C'è un po' di rivoluzione francese e un po' di Ghandi, qualche rivendicazione operaia, velleità da corteo studentesco e da lotta sindacale, molta ostinazione e forse un pizzico di qualunquismo. Eccolo, il movimento dei forconi. Gente di ogni tipo, età, estrazione sociale e condizione economica che vuole resettare l'attuale classe politica e non riconosce il presidente della Repubblica. Disposta a mettersi a terra, sull'asfalto gelato di piazzale Loreto, infagottata nelle sciarpe e avvolta nei cappottoni, per bloccare il traffico proveniente da viale Monza, viale Abruzzi, corso Buenos Aires, via Padova, via Porpora, via Andrea Costa, viale Brianza e via Andrea Doria.

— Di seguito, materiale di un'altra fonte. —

[src/rtl/pipe_stall_ctrl.sv]
// Stall/flush controller for a 5-stage pipeline: memory waits, load-use bubbles and
// branch flushes, with a bounded memory-wait timeout and a saturating stall counter.
module pipe_stall_ctrl #(
  parameter int unsigned MEM_TIMEOUT = 16,
  parameter int unsigned CNT_W       = 32
) (
  input  logic             i_clk,
  input  logic             i_rst,
  input  logic [4:0]       i_id_rs,
  input  logic [4:0]       i_id_rt,
  input  logic             i_id_uses_rt,
  input  logic [4:0]       i_ex_rd,
  input  logic             i_ex_memread,
  input  logic             i_mem_memread,
  input  logic             i_mem_memwrite,
  input  logic             i_dmem_ready,
  input  logic             i_branch_taken,
  output logic             o_dmem_req,
  output logic             o_pc_write,
  output logic             o_ifid_write,
  output logic             o_ifid_flush,
  output logic             o_idex_write,
  output logic             o_idex_bubble,
  output logic             o_exmem_write,
  output logic             o_memwb_bubble,
  output logic             o_mem_err,
  output logic [CNT_W-1:0] o_stall_cycles
);

  localparam int unsigned WaitW = $clog2(MEM_TIMEOUT + 1);
  localparam logic [WaitW-1:0] WaitLast = WaitW'(MEM_TIMEOUT - 1);

  typedef enum logic [1:0] {StRun, StMwait, StErr} state_e;

  state_e           r_state;
  logic [WaitW-1:0] r_wait_cnt;
  logic [CNT_W-1:0] r_stall_cycles;

  logic w_acc;
  logic w_err;
  logic w_mstall;
  logic w_lu;

  assign w_acc    = i_mem_memread | i_mem_memwrite;
  assign w_err    = (r_state == StErr);
  assign w_mstall = w_acc & ~i_dmem_ready & ~w_err;
  assign w_lu     = i_ex_memread & (i_ex_rd != 5'd0) &
                    ((i_ex_rd == i_id_rs) | (i_id_uses_rt & (i_ex_rd == i_id_rt)));

  assign o_dmem_req     = w_acc & ~w_err & ~i_rst;
  assign o_mem_err      = w_err & ~i_rst;
  assign o_stall_cycles = r_stall_cycles;

  // Exactly one action per cycle, in priority order.
  always_comb begin
    o_pc_write     = 1'b0;
    o_ifid_write   = 1'b0;
    o_ifid_flush   = 1'b0;
    o_idex_write   = 1'b0;
    o_idex_bubble  = 1'b0;
    o_exmem_write  = 1'b0;
    o_memwb_bubble = 1'b0;
    if (i_rst || w_err) begin
      // everything held off
    end else if (w_mstall) begin
      o_memwb_bubble = 1'b1;
    end else if (w_lu) begin
      o_idex_write  = 1'b1;
      o_idex_bubble = 1'b1;
      o_exmem_write = 1'b1;
    end else begin
      o_pc_write    = 1'b1;
      o_ifid_write  = 1'b1;
      o_idex_write  = 1'b1;
      o_exmem_write = 1'b1;
      o_ifid_flush  = i_branch_taken;
    end
  end

  always_ff @(posedge i_clk) begin
    if (i_rst) begin
      r_state    <= StRun;
      r_wait_cnt <= '0;
    end else begin
      unique case (r_state)
        StRun: begin
          if (w_mstall) begin
            r_state    <= StMwait;
            r_wait_cnt <= WaitW'(1);
          end
        end
        StMwait: begin
          if (i_dmem_ready) begin
            r_state    <= StRun;
            r_wait_cnt <= '0;
          end else if (r_wait_cnt == WaitLast) begin
            r_state <= StErr;
          end else begin
            r_wait_cnt <= r_wait_cnt + WaitW'(1);
          end
        end
        StErr: r_state <= StErr;
        default: r_state <= StErr;
      endcase
    end
  end

  always_ff @(posedge i_clk) begin
    if (i_rst) begin
      r_stall_cycles <= '0;
    end else if (!w_err && !o_pc_write && !(&r_stall_cycles)) begin
      r_stall_cycles <= r_stall_cycles + CNT_W'(1);
    end
  end

endmodule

Riuscendo così a paralizzare il traffico e destabilizzare Milano. La non violenza che anima i circa 100 italiani che ieri hanno stazionato in piazzale Loreto dalle 10 fino alle 18.30, si è però scontrata, poco prima di mezzogiorno, con i tifosi olandesi dell'Ajax diretti allo stadio per il match serale di Champions League con il Milan. Ci sono stati tafferugli e momenti di tensione. Ma gli olandesi ubriachi hanno continuato per tutta la giornata mettere la città a ferro e fuoco. Prima hanno assaltato il Milan Point del centro poi l'ospedale Fatebenefratelli. Gli scontri più gravi al Meazza quando sono venuti a contatto con ultrà milanisti. Sono volate coltellate e il bilancio è di sei tifosi olandesi feriti e sei arrestati.